What the task asks:
The answer is a stretch of the material below, returned exactly: the line containing "through the flow", the line containing "(Power assumes the", and all lines between.

The data:
.....

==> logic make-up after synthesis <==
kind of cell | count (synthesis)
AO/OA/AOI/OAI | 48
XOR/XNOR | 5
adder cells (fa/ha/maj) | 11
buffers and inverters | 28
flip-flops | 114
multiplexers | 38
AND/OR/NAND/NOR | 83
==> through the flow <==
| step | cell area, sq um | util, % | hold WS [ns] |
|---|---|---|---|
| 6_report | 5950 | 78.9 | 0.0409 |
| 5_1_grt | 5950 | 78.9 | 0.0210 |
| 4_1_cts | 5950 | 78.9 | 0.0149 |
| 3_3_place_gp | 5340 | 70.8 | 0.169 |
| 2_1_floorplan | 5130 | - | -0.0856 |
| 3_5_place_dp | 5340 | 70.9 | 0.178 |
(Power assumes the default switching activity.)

.....

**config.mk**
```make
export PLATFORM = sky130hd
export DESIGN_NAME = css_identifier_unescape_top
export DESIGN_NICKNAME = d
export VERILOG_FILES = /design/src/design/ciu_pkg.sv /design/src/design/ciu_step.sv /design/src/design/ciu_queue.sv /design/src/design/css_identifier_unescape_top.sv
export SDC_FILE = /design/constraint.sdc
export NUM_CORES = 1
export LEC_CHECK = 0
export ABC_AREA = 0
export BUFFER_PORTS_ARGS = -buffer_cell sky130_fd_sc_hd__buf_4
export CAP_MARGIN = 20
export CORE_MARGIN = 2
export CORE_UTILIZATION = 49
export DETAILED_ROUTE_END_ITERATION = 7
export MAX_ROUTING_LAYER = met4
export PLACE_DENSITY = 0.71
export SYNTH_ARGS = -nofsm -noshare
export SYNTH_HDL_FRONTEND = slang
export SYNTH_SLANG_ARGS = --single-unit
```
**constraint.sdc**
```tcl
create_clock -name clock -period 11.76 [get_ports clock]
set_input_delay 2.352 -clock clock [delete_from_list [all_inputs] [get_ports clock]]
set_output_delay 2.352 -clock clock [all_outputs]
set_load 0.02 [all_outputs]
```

.....

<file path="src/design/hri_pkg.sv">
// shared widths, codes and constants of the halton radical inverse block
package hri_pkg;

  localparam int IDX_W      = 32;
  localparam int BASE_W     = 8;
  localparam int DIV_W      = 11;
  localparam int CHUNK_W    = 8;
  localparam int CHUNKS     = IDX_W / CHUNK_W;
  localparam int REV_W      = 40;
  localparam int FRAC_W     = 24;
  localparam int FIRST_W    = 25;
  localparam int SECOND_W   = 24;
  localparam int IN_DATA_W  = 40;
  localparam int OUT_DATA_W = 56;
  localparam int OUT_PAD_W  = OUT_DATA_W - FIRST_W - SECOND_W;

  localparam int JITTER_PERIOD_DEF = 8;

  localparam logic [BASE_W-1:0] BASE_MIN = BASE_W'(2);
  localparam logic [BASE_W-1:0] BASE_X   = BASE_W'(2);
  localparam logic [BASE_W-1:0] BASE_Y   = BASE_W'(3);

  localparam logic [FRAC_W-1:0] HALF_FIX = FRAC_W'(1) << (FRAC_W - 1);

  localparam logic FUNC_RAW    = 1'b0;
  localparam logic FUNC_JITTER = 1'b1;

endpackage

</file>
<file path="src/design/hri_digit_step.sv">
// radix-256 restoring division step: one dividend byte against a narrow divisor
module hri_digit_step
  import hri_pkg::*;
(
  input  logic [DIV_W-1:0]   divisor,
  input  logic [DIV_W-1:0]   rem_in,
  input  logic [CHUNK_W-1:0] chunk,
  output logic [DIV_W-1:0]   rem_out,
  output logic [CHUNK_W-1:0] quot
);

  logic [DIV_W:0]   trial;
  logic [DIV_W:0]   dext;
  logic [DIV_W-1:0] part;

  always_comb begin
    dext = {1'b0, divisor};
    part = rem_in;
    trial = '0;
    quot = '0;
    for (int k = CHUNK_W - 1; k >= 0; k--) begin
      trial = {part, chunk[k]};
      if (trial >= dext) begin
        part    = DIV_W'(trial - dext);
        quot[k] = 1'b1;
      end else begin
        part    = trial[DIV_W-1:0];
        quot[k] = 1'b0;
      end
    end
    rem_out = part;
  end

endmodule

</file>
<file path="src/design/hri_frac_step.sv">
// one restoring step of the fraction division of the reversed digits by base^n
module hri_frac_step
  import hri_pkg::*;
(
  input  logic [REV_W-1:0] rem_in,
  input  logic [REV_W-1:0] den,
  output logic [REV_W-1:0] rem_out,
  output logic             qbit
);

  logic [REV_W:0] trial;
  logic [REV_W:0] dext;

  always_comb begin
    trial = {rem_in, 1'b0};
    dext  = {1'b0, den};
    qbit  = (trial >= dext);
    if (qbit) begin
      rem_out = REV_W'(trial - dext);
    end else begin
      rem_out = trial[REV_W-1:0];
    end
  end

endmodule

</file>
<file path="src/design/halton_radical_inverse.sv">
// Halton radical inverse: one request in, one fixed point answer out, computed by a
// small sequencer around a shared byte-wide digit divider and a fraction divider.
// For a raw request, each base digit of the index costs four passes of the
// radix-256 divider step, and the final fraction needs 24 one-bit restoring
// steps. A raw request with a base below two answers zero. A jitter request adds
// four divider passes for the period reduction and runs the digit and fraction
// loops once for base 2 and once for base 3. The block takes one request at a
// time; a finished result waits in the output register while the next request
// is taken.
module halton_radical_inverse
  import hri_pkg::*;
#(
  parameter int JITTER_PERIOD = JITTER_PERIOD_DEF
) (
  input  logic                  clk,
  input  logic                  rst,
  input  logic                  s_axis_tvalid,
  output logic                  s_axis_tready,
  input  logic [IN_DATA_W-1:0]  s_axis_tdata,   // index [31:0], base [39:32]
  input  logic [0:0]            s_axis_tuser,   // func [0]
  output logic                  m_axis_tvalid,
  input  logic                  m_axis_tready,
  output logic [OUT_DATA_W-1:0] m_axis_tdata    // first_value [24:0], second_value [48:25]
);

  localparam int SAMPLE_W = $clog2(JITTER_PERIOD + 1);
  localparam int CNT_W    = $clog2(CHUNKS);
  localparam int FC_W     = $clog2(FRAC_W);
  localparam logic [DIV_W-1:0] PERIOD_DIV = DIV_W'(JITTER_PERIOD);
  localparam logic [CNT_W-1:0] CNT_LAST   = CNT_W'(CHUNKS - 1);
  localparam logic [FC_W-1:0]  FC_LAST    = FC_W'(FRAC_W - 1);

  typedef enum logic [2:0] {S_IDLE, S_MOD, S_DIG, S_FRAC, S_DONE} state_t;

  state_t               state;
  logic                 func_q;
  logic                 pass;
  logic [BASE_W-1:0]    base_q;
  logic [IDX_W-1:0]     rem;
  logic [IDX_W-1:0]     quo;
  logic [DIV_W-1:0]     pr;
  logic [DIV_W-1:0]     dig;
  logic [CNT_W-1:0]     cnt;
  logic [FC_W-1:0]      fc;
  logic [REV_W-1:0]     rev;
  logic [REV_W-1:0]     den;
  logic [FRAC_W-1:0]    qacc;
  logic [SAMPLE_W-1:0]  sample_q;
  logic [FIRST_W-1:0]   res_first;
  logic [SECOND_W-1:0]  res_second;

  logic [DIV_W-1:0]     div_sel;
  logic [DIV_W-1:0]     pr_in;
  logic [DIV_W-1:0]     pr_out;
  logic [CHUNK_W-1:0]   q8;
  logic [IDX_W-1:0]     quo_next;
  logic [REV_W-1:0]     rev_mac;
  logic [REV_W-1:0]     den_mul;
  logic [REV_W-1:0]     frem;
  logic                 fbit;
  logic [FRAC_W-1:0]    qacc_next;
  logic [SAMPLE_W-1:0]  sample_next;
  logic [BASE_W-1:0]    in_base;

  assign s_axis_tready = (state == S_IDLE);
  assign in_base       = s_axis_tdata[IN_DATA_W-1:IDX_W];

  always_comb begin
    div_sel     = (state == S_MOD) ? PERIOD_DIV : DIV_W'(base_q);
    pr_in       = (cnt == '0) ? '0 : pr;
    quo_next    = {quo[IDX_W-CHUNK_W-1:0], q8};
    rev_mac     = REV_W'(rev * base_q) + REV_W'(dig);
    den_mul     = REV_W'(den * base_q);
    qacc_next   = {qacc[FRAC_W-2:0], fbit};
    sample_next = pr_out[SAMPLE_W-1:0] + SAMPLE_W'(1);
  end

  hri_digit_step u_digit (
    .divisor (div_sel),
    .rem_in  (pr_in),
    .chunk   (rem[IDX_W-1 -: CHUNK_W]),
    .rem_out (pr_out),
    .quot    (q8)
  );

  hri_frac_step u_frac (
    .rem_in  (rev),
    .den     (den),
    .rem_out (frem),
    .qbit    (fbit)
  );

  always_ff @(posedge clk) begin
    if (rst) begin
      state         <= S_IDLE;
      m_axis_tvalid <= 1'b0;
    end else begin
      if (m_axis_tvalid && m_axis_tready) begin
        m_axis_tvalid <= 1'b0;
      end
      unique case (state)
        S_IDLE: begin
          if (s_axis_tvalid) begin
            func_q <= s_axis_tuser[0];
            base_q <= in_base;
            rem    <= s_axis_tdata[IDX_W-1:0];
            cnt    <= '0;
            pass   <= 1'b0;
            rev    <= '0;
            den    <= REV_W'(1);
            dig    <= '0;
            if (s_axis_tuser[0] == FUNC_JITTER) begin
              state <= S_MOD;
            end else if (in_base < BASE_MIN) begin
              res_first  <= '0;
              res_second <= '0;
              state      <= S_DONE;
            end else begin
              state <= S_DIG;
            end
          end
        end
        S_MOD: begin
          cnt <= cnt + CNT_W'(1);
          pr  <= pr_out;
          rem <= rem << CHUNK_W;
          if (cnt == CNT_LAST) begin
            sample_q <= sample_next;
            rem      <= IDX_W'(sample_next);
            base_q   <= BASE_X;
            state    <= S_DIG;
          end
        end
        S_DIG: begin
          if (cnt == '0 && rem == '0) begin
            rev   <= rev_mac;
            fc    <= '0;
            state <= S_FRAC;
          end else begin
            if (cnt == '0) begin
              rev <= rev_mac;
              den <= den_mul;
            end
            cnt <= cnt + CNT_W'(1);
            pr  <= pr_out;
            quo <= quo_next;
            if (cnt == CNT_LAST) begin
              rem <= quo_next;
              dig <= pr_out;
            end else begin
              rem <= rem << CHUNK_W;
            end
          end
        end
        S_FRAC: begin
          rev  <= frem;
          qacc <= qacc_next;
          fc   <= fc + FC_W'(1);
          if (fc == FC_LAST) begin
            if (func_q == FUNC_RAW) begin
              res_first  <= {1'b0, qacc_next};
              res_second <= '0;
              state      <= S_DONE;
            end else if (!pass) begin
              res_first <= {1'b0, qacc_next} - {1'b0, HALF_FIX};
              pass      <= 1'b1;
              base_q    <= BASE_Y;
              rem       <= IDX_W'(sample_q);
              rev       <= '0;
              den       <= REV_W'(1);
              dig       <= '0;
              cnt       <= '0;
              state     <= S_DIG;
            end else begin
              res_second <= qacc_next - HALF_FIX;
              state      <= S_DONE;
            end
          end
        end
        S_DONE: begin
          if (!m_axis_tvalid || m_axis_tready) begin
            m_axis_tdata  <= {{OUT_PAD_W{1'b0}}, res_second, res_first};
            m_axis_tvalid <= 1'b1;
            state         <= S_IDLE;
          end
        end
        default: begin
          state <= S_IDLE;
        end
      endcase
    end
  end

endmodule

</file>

.....

Exercise output:
==> through the flow <==
| step | cell area, sq um | util, % | hold WS [ns] |
|---|---|---|---|
| 6_report | 5950 | 78.9 | 0.0409 |
| 5_1_grt | 5950 | 78.9 | 0.0210 |
| 4_1_cts | 5950 | 78.9 | 0.0149 |
| 3_3_place_gp | 5340 | 70.8 | 0.169 |
| 2_1_floorplan | 5130 | - | -0.0856 |
| 3_5_place_dp | 5340 | 70.9 | 0.178 |
(Power assumes the default switching activity.)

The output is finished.